A recent survey of six health information organizations (HIOs) in Pennsylvania highlights areas of operational progress and those that still need work, including harmonizing patient consent and creating a process to allow patients to dispute data included in their medical records.
The six HIOs that responded to the late 2014 survey conducted by the Pennsylvania eHealth Partnership Authority indicated their intent to connect to the authority’s statewide Pennsylvania Patient & Provider Network (P3N) in 2015; a seventh HIO —St. Luke’s University Health Network’s eVantageHealth —connected in 2014.
For the first time since the annual survey was begun in 2011, all responding HIOs report a function—discharge summaries—as currently operational.
All six indicated that they have a sustainability model in place, up from just over half in last year’s survey, but several expect further changes to their models. All six responding HIOs report that they have or intend to leverage federal grants to fund their HIOs.
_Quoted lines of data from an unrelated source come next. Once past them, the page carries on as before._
## config.mk

```make
export PLATFORM = sky130hd
export DESIGN_NAME = spi_flash_read_front
export DESIGN_NICKNAME = d
export VERILOG_FILES = /design/src/rtl/spi_flash_read_front.sv
export SDC_FILE = /design/constraint.sdc
export NUM_CORES = 1
export LEC_CHECK = 0
export BUFFER_PORTS_ARGS = -buffer_cell sky130_fd_sc_hd__buf_2
export CAP_MARGIN = 20
export CORE_UTILIZATION = 30
export CTS_BUF_LIST = sky130_fd_sc_hd__clkbuf_4 sky130_fd_sc_hd__clkbuf_8
export DETAILED_ROUTE_END_ITERATION = 8
export PLACE_DENSITY_LB_ADDON = 0.2
export SYNTH_ARGS = -nofsm -noshare
export SYNTH_HDL_FRONTEND = slang
export SYNTH_SLANG_ARGS = --single-unit
export TNS_END_PERCENT = 20
```

## constraint.sdc

```tcl
create_clock -name clk -period 2.3 [get_ports clk]
set_input_delay 0.46 -clock clk [delete_from_list [all_inputs] [get_ports clk]]
set_output_delay 0.46 -clock clk [all_outputs]
set_load 0.05 [all_outputs]
```

## src/rtl/spi_flash_read_front.sv

```systemverilog
module spi_flash_read_front #(
  parameter int PAGE_BITS  = 11,
  parameter int BYTE_BITS  = 9,
  parameter int PAGE_BYTES = 264,
  parameter int ADDR_BITS  = 24,
  parameter int DUMMY_BITS = 8,
  parameter logic [7:0] OP_ARRAY = 8'hA1,
  parameter logic [7:0] OP_BUF_A = 8'hB1,
  parameter logic [7:0] OP_BUF_B = 8'hB2
) (
  input  logic                 clk,
  input  logic                 rst_n,
  input  logic                 cs_n,
  input  logic                 sck,
  input  logic                 si,
  output logic                 so,
  output logic                 so_oe,
  output logic                 mem_rd,
  output logic [1:0]           mem_src,
  output logic [PAGE_BITS-1:0] mem_page,
  output logic [BYTE_BITS-1:0] mem_byte,
  input  logic [7:0]           mem_rdata
);

  localparam int FIELD_BITS = PAGE_BITS + BYTE_BITS;
  localparam int CW = $clog2(ADDR_BITS + DUMMY_BITS + 8);
  localparam logic [CW-1:0] OP_LAST   = CW'(7);
  localparam logic [CW-1:0] ADDR_LAST = CW'(ADDR_BITS - 1);
  localparam logic [CW-1:0] DUM_LAST  = CW'(DUMMY_BITS > 0 ? DUMMY_BITS - 1 : 0);
  localparam logic [BYTE_BITS-1:0] BYTE_LAST = BYTE_BITS'(PAGE_BYTES - 1);
  localparam logic [1:0] SRC_ARRAY = 2'd0;
  localparam logic [1:0] SRC_BUF_A = 2'd1;
  localparam logic [1:0] SRC_BUF_B = 2'd2;

  typedef enum logic [2:0] {S_OP, S_ADDR, S_DUMMY, S_DATA, S_IGN} st_t;

  logic [2:0] sck_q;
  logic [1:0] si_q, cs_q;

  always_ff @(posedge clk or negedge rst_n)
    if (!rst_n) begin
      sck_q <= '0;
      si_q  <= '0;
      cs_q  <= 2'b11;
    end else begin
      sck_q <= {sck_q[1:0], sck};
      si_q  <= {si_q[0], si};
      cs_q  <= {cs_q[0], cs_n};
    end

  wire cs_idle  = cs_q[1];
  wire sck_rise = sck_q[1] & ~sck_q[2];
  wire sck_fall = ~sck_q[1] & sck_q[2];
  wire si_s     = si_q[1];

  st_t                  st;
  logic [CW-1:0]        cnt;
  logic [6:0]           op_sh;
  logic [FIELD_BITS-1:0] a_sh;
  logic [PAGE_BITS-1:0] page_q;
  logic [BYTE_BITS-1:0] byte_q;
  logic [1:0]           src_q;
  logic [7:0]           out_sh;
  logic [2:0]           bcnt;
  logic                 so_q, oe_q, fetch_q, load_q;

  wire [7:0]            op_word   = {op_sh, si_s};
  wire [FIELD_BITS-1:0] addr_word = {a_sh[FIELD_BITS-2:0], si_s};
  wire                  at_last   = (byte_q >= BYTE_LAST);
  wire [BYTE_BITS-1:0]  byte_inc  = at_last ? '0 : byte_q + 1'b1;
  wire [PAGE_BITS-1:0]  page_inc  = (at_last && src_q == SRC_ARRAY) ? page_q + 1'b1 : page_q;

  always_ff @(posedge clk or negedge rst_n)
    if (!rst_n) begin
      st <= S_OP;  cnt <= '0;  op_sh <= '0;  a_sh <= '0;
      page_q <= '0;  byte_q <= '0;  src_q <= SRC_ARRAY;
      out_sh <= '0;  bcnt <= '0;  so_q <= 1'b0;  oe_q <= 1'b0;
      fetch_q <= 1'b0;  load_q <= 1'b0;
    end else if (cs_idle) begin
      st <= S_OP;  cnt <= '0;  bcnt <= '0;
      oe_q <= 1'b0;  fetch_q <= 1'b0;  load_q <= 1'b0;
    end else begin
      fetch_q <= 1'b0;
      load_q  <= fetch_q;
      if (load_q) out_sh <= mem_rdata;
      case (st)
        S_OP: if (sck_rise) begin
          op_sh <= op_word[6:0];
          cnt   <= cnt + 1'b1;
          if (cnt == OP_LAST) begin
            cnt <= '0;
            if (op_word == OP_ARRAY)      begin src_q <= SRC_ARRAY; st <= S_ADDR; end
            else if (op_word == OP_BUF_A) begin src_q <= SRC_BUF_A; st <= S_ADDR; end
            else if (op_word == OP_BUF_B) begin src_q <= SRC_BUF_B; st <= S_ADDR; end
            else st <= S_IGN;
          end
        end
        S_ADDR: if (sck_rise) begin
          a_sh <= addr_word;
          cnt  <= cnt + 1'b1;
          if (cnt == ADDR_LAST) begin
            cnt    <= '0;
            page_q <= addr_word[FIELD_BITS-1:BYTE_BITS];
            byte_q <= addr_word[BYTE_BITS-1:0];
            if (src_q == SRC_ARRAY && DUMMY_BITS > 0) st <= S_DUMMY;
            else begin st <= S_DATA; fetch_q <= 1'b1; end
          end
        end
        S_DUMMY: if (sck_rise) begin
          cnt <= cnt + 1'b1;
          if (cnt == DUM_LAST) begin
            cnt <= '0;  st <= S_DATA;  fetch_q <= 1'b1;
          end
        end
        S_DATA: if (sck_fall) begin
          so_q   <= out_sh[7];
          out_sh <= {out_sh[6:0], 1'b0};
          oe_q   <= 1'b1;
          bcnt   <= bcnt + 1'b1;
          if (bcnt == 3'd7) begin
            page_q  <= page_inc;
            byte_q  <= byte_inc;
            fetch_q <= 1'b1;
          end
        end
        default: ;
      endcase
    end

  assign so       = so_q;
  assign so_oe    = oe_q & ~cs_n;
  assign mem_rd   = fetch_q;
  assign mem_src  = src_q;
  assign mem_page = page_q;
  assign mem_byte = byte_q;

  assert_quiet_when_deselected_R1: assert property (@(posedge clk) disable iff (!rst_n)
    cs_idle |=> (!oe_q && !mem_rd));

  assert_single_cycle_request_R12: assert property (@(posedge clk) disable iff (!rst_n)
    mem_rd |=> !mem_rd);

  assert_drive_only_in_data_R9: assert property (@(posedge clk) disable iff (!rst_n)
    oe_q |-> st == S_DATA);

  assert_unknown_code_silent_R11: assert property (@(posedge clk) disable iff (!rst_n)
    st == S_IGN |-> (!mem_rd && !oe_q));

  assert_offset_in_page_R6: assert property (@(posedge clk) disable iff (!rst_n)
    (mem_rd && $past(st) == S_DATA) |-> mem_byte <= BYTE_LAST);

  assert_output_holds_between_falls_R4: assert property (@(posedge clk) disable iff (!rst_n)
    (st == S_DATA && !sck_fall && !cs_idle) |=> $stable(so_q));

endmodule

```

==> metrics.txt, run 1 <==
fin util=35.9%; Net Sw Power=0.624 mW; drc violations=0; hold bufs inserted after CTS=0; post-route cell area=4550 µm²; clock sinks=79; slowest stage cell, crit path=dfrtp_1; Worst Path Max Fanout=8; DIE AREA=13500 µm²; Die W=116 µm; Clock Path Buffers=2; share of cells above drive strength 1=27.5%; WP data required=2550 ps; multi-input logic area=1790 µm²; Flop pwr share=about three fifths; leakage=roughly 2 nW; Fin. Hold Viols=0; Clk Latency, worst-skew pair=360 ps; GRT Total Usage=roughly 14%; Clock power frac=36.1%; pwr/cell area=554 nW/µm²; GRT overflow=0; Total Routed Length=8910 µm; Initial DRC Count=265; RSZ-0062 raised after global routing=false; row count=around 40; final critical-path share of the clock period=between 90 and 100%; PostCTS Resize Cnt=0; routed length on met2=4090 µm; worst-case vdd ir drop=211 µV; pin count of the biggest net entering global routing=41; Unique masters post-synth=66; gpl congestion=0.821; Num CTS Buffers=9; register area=1980 µm²; path category of the worst min-delay check=in2async; Total Neg Setup Slack=0 ps; Mean Syn Cell Area=~10 µm²; number of synthesized flops with an enable pin=0; wire length on met1=between 4000 and 5000 µm; synthesized cell area=3910 µm²; vias in the first global route=2952; max incr delay on CP=390 ps; wire per inst=14.9 µm; Post-DRT Antenna Nets=0; final worst path period need=2130 ps; prevailing post-synth register cell=dfrtp_1; Initial Util=30.9%; Max-cap violations=0; CORE AREA=~13000 µm²; io pins=38; Final setup violation count=0; fin nets=between 400 and 500; placed insts=582; PortBufs=37; Layout Skew=between 10 and 15 ps; Max-slew headroom=approximately 64%; post-CTS setup repair buffer count=0; ant diodes=0; cell area after placement=approximately 4400 µm²; R2R setup slack=170 ps; fill count=1278; internal power=1.90 mW; Post-Layout Cell Count=598; DRT Pass-1 Iters=5; Max Slew Vio Count=0; CP arrival=2380 ps; crit start category=flop; number of synthesized register bits=79; CTS tree=done; FFs w/ async S/R, synth=100%; area added between synthesis and finish=16.5%; dpl hpwl=6220 µm; Die H=between 100 and 150 µm; critical path cell sequence=ha_1, nand4bb_4, o41ai_4, and2_1, o21ai_0, a22o_1; Vias/cell=roughly 5; fraction of power spent switching nets=approximately a quarter; max frequency=470 MHz; endpoint of the worst register-to-register path=mem_byte[7]; Clock Pin Slew Worst Setup and Hold Paths=80 ps; share of total power in combinational logic=5.2%; outcome=complete, no violations; worst slew pin tran=533 ps; top layer in use=met4; sequential cell area fraction in the yosys report=roughly 51%; WS Path Type=reg2reg; YS warnings=0; CP Capture Type=flop; depth of the CTS H-tree=3; Worst Reg-to-Reg Cells=6; via count=3043; synthesized instance count=374; met3 routed WL=298 µm; r2r startpoint=cnt[0]; CTS root buffer=clkbuf_8; Post-Synthesis Net Count=~390; first-pass GRT wire length=15000 µm; initial antenna violation count=0
## routing by layer
| layer | vias up | global-route usage [%] |
|---|---|---|
| li1 | 1471 | - |
| met2 | 71 | 21.9 |
| met4 | 0 | 6.75 |
| met1 | 1491 | 20.5 |
| met5 | - | 0 |
| met3 | 10 | 2.02 |
## critical path, delay by kind of cell, from the launching register on
family                     cells  cell delay, ps
DFF                            1             390
AOI/OAI and AO/OA              3             780
adders and majority gates      1             290
and+or+nand+nor                2             570
## registers in the layout, indices dropped and copies added (netlist names), 2 cells and up
signal	cells
bcnt	3
cs_q	2
st	3
mem_byte	9
mem_src	2
mem_page	11
sck_q	3
cnt	6
si_q	2
a_sh	19
op_sh	7
out_sh	8
## area by class of cell
class	instances	share of cell area (%)
multi-input cells	260	39.3
clock buffers	10	2.88
repair buffers	56	7.53
clock inverters	6	0.824
well taps	172	4.73
inverters	15	1.24
flip-flops and latches	79	43.5
## how the worst max path moves through the flow
stage | from | end | slack [ps]
finish | cnt[0] | mem_byte[7] | 170
global route | cnt[0] | mem_page[5] | 60
CTS | cnt[0] | mem_byte[7] | 200
detailed placement | cnt[0] | mem_page[6] | 200
global placement | cnt[0] | mem_byte[7] | 220
floorplan | mem_byte[0] | mem_page[1] | 50
## layout by cell type, fill, tap and decap left out, types with 3 or more instances in the layout
cell,instances
xnor2_1,3
o22ai_1,13
mux2_2,26
buf_4,19
nor2_1,18
buf_2,36
and2_1,3
nand3_1,9
ha_1,5
nor3_1,5
and3_1,5
a21o_1,3
a2bb2oi_1,3
a31oi_1,5
mux2i_1,3
nand2_1,36
nand3b_1,3
clkinv_2,3
o21ai_0,26
a21oi_1,26
inv_1,15
a22oi_1,8
nor2b_1,4
clkinvlp_4,3
nor4_1,5
dfrtp_1,77
nand4_1,5
clkbuf_8,9
## power groups by stage
| stage | Sequential (mW) | Combinational [mW] | Clock, mW |
|---|---|---|---|
| after CTS | 1.48 | 0.136 | 0.952 |
| final | 1.48 | 0.130 | 0.911 |
| after floorplan | 1.49 | 0.0770 | 0 |
| after detailed placement | 1.51 | 0.136 | 0 |
| after global routing | 1.49 | 0.152 | 1.01 |
| after global placement | 1.51 | 0.133 | 0 |
## Yosys cell counts (4+ instances only)
library cell,count,area [µm²]
a21oi_1,26,130
a22oi_1,8,60.1
a31oi_1,6,37.5
and3_1,5,31.3
buf_2,8,40.0
clkbuf_1,11,41.3
dfrtp_1,77,1930
ha_1,5,62.6
inv_1,15,56.3
mux2_2,26,293
nand2_1,36,135
nand3_1,9,45.0
nand4_1,5,31.3
nor2_1,18,67.6
nor2b_1,4,25.0
nor3_1,5,25.0
nor4_1,5,31.3
o21ai_0,26,130
o22ai_1,13,81.3
## cells by family (layout without fill, tap and decap cells)
family	after synthesis	count (layout)	synth area share [%]
xor+xnor	4	4	0.896
mux	30	30	8.64
flops	79	79	50.6
fa+ha+maj	5	5	1.60
simple gates	115	115	16.8
compound gates	106	106	17.7
buf+inv	35	87	3.71
## stage by stage
stage / setup slack [ps] / power [mW] / hold slack, ps
after global routing: 63.5 / 2.66 / 108
after detailed placement: 204 / 1.65 / 337
after floorplan: 52.9 / 1.57 / 164
final: 174 / 2.52 / 69.5
after global placement: 223 / 1.64 / 333
after CTS: 203 / 2.57 / 83.6
(Power assumes the default switching activity.)
==> run 2, diff against run 1 <==
--- a/config.mk
+++ b/config.mk
@@ -5,6 +5,7 @@
 export SDC_FILE = /design/constraint.sdc
 export NUM_CORES = 1
 export LEC_CHECK = 0
+export ABC_AREA = 1
 export BUFFER_PORTS_ARGS = -buffer_cell sky130_fd_sc_hd__buf_2
 export CAP_MARGIN = 20
 export CORE_UTILIZATION = 30
==> run 2 against run 1 <==
Core utilization is 0.46 points lower. Via count increased by 14%. Clock skew about the same. Worst hold slack gained 140 ps. Clock power grew 28%. Critical path type unchanged. Critical endpoint is now mem_page[2]. Largest cell class unchanged. Highest routed layer unchanged.
==> metrics.txt, run 2 <==
Final setup violation count=0 (unchanged); via count=3457 (was 3043); Vias/cell=4.63 (was 5.09); hold bufs inserted after CTS=1 (was 0); WS Path Type=reg2reg (unchanged); leakage=2.37 nW (was 2.02 nW); Clock Pin Slew Worst Setup and Hold Paths=90 ps (was 80 ps); Synth top cells by count=nand2_1, dfrtp_1, inv_1 (was dfrtp_1, nand2_1, a21oi_1, mux2_2, o21ai_0); Clock Path Buffers=2 (unchanged); PortBufs=37 (unchanged); Yosys top cell by area=dfrtp_1 (unchanged); Fin. Hold Viols=0 (unchanged); most common cell after layout, fill and taps aside=nand2_1 (was dfrtp_1); PostCTS Resize Cnt=0 (unchanged); io pins=38 (unchanged); RSZ-0062 raised after global routing=false (unchanged); Die W=119 µm (was 116 µm); Layout Skew=11.4 ps (was 11.5 ps); gpl congestion=0.861 (was 0.821); Synth area leaders=dfrtp_1, nand2_1, inv_1, nor2_1, nand3_1 (was dfrtp_1, mux2_2, nand2_1, a21oi_1, o21ai_0); worst-case vdd ir drop=272 µV (was 211 µV); share of cells above drive strength 1=13.9% (was 27.5%); first-pass GRT wire length=15300 µm (was 15000 µm); Initial DRC Count=188 (was 265); pwr/cell area=599 nW/µm² (was 554 nW/µm²); depth of the CTS H-tree=3 (unchanged); area added between synthesis and finish=15.1% (was 16.5%); FFs w/ async S/R, synth=100% (unchanged); final worst path period need=1850 ps (was 2130 ps); Total Neg Setup Slack=0 ps (unchanged); ant diodes=0 (unchanged); number of synthesized register bits=79 (unchanged); WP data required=2550 ps (about the same); overall power consumption=2.81 mW (was 2.52 mW); placed insts=729 (was 582); Num CTS Buffers=9 (unchanged); path category of the worst min-delay check=in2reg (was in2async); GRT Total Usage=13.5% (was 14.5%); pin count of the biggest net entering global routing=37 (was 41); Unique masters post-synth=36 (was 66); Post-DRT Antenna Nets=0 (unchanged); fin nets=583 (was 439); sequential cell area fraction in the yosys report=48.5% (was 50.6%); clock sinks=79 (unchanged); Mean Syn Cell Area=7.79 µm² (was 10.5 µm²); CTS tree=done (unchanged); post-CTS setup repair buffer count=0 (unchanged); final critical-path share of the clock period=80.3% (was 92.4%); Initial Util=30.8% (was 30.9%); most frequent cells in the layout=nand2_1, dfrtp_1, inv_1 (was dfrtp_1, nand2_1, buf_2); WHS=206 ps (was 69.5 ps); Post-Synthesis Net Count=542 (was 392); synthesized cell area=4080 µm² (was 3910 µm²); Die H=119 µm (was 116 µm); vias in the first global route=3117 (was 2952); prevailing post-synth register cell=dfrtp_1 (unchanged); top-count cell post-synth=nand2_1 (was dfrtp_1); Post-Layout Cell Count=746 (was 598); Clk Latency, worst-skew pair=360 ps (about the same); YS warnings=0 (unchanged); max reg flops=19 (unchanged); Max-cap violations=0 (unchanged); DIE AREA=14100 µm² (was 13500 µm²); dpl hpwl=6470 µm (was 6220 µm); CP arrival=2100 ps (was 2380 ps); Reg with most FFs=a_sh (unchanged); max frequency=542 MHz (was 470 MHz); Total Routed Length=9010 µm (was 8910 µm); wire per inst=12.1 µm (was 14.9 µm); GRT overflow=0 (unchanged); CTS root buffer=clkbuf_8 (unchanged); crit start category=flop (unchanged); Worst Path Max Fanout=11 (was 8); CORE AREA=13200 µm² (was 12700 µm²); drc violations=0 (unchanged); Max Slew Vio Count=0 (unchanged); synthesized instance count=524 (was 374); Max-slew headroom=63.4% (was 64.2%); initial antenna violation count=0 (unchanged); DRT Pass-1 Iters=4 (was 5); CP Capture Type=flop (unchanged); row count=42 (was 41); worst slew pin tran=547 ps (was 533 ps); fin util=35.5% (was 35.9%); share of the synthesized area in the top cell type=47.2% (was 49.3%); number of synthesized flops with an enable pin=0 (unchanged); outcome=complete, no violations (unchanged)
-- run 2: area by class of cell --
cell class	instances	area, µm²
clock buffers	10	138
clock inverters	6	83.8
fillers	1412	8540
inverters	76	285
multi-input cells	356	1750
flip-flops and latches	79	1980
well taps	176	220
repair buffers	43	248
-- run 2: cells by family (layout without fill, tap and decap cells) --
group | after synthesis | after routing | synth area share (%)
DFF | 79 | 79 | 48.5
AOI/OAI and AO/OA | 75 | 75 | 10.6
buffers and inverters | 89 | 135 | 8.76
adders and majority gates | 5 | 5 | 1.53
muxes | 9 | 9 | 2.36
xor gates and xnor gates | 3 | 3 | 0.644
and+or+nand+nor | 264 | 264 | 27.6
-- run 2: final timing paths --
path | startpoint | end | slack, ps | depth (start not counted)
worst max-delay path | mem_byte[0] | mem_page[2] | 450 | 9
worst min-delay path | cs_n | cs_q[0] | 210 | 1
worst max register to register | mem_byte[0] | mem_page[2] | 450 | 9
worst min register to register | si_q[0] | si_q[1] | 350 | 0
max in group asynchronous | rst_n | load_q | 1140 | 3
min in group asynchronous | rst_n | mem_byte[3] | 540 | 2
-- run 2: metrics by stage --
step | setup slack (ps) | cell area [µm²]
final | 454 | 4700
after global routing | 257 | 4700
after CTS | 449 | 4700
after detailed placement | 469 | 4470
after global placement | 454 | 4470
after floorplan | 428 | 4080
-- run 2: power by group --
group	leakage [nW]	switching, mW	internal [mW]
clock	0.116	0.532	0.638
sequential	1.06	0.0339	1.45
combinational	1.19	0.104	0.0591
total	2.37	0.669	2.15
-- run 2: routing by layer --
| metal | GRT usage (%) | wire (µm) |
|---|---|---|
| met1 | 18.8 | 4600 |
| met4 | 4.51 | 77 |
| met5 | 0 | 0 |
| met2 | 20.3 | 3960 |
| met3 | 3.14 | 371 |
-- run 2: worst max-delay path, stage by stage (launching register included) --
cell and delay, ps:
dfrtp_1 430, ha_1 220, nand2_1 100, nand3_1 120
o21bai_4 220, nand2_2 200, nand3_2 250, nand2_1 80
nand2_1 70, inv_1 40
==> run 3, diff against run 2 <==
==> constraint.sdc (replaced) <==
create_clock -name clk -period 1.5 [get_ports clk]
set_input_delay 0.3 -clock clk [delete_from_list [all_inputs] [get_ports clk]]
set_output_delay 0.3 -clock clk [all_outputs]
set_load 0.05 [all_outputs]
==> run 3 against run 2 <==
The flow now finishes with violations (negative setup slack). Power is 55% higher. Final cell count up 7.2%. Setup slack worse by 560 ps. Sequential share of layout area down 5.0 points.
All but one leverage state grants, and all but one leverage private grants. Four of six leverage a combination of fees paid by participating payers, hospitals, and physician practices. The remaining two use only payer participation fees. Only two HIOs have developed processes to measure their impact, but neither is able to report measurable return on investment.
Respondents are moving toward use of both push and query across virtually all functions, except for clinical messaging. All HIOs now offer or plan to offer query for at least one function. This was not the case in past surveys.
Five of seven responding HIOs reported that they currently exchange or are planning to exchange information with federal-level entities such as the Veterans Administration and Social Security.
Two HIOs have adopted hybrid models for consent management, meaning that under some circumstances patients must opt in to the exchange of their data. All other HIOs have adopted opt-out models.
Four of six HIOs currently provide individuals with the ability to understand what individually identifiable information exists about them within the HIO. Three provide a mechanism for individuals to ask for access to their own records via the HIO in a simple and timely manner, and these same three can provide electronic copies of protected health information if requested. Three HIOs provide individuals with a way to understand how their individually identifiable information is collected, but none allow patients to make decisions regarding this collection. Four allow individuals to understand how their information is used or disclosed, but only one provides a mechanism for individuals to decide how their data is used.
Only two responding HIOs have a process in place to allow patients to dispute data included in their medical records, but most have mechanisms to identify and correct data errors that occur due to erroneous patient matching. Only three maintain indicators to signify that information has been corrected and record the date of revision. None of the responding HIOs can currently produce messages to those who have previously pulled records subsequently found to be in error to notify them of the issue and that it has been resolved.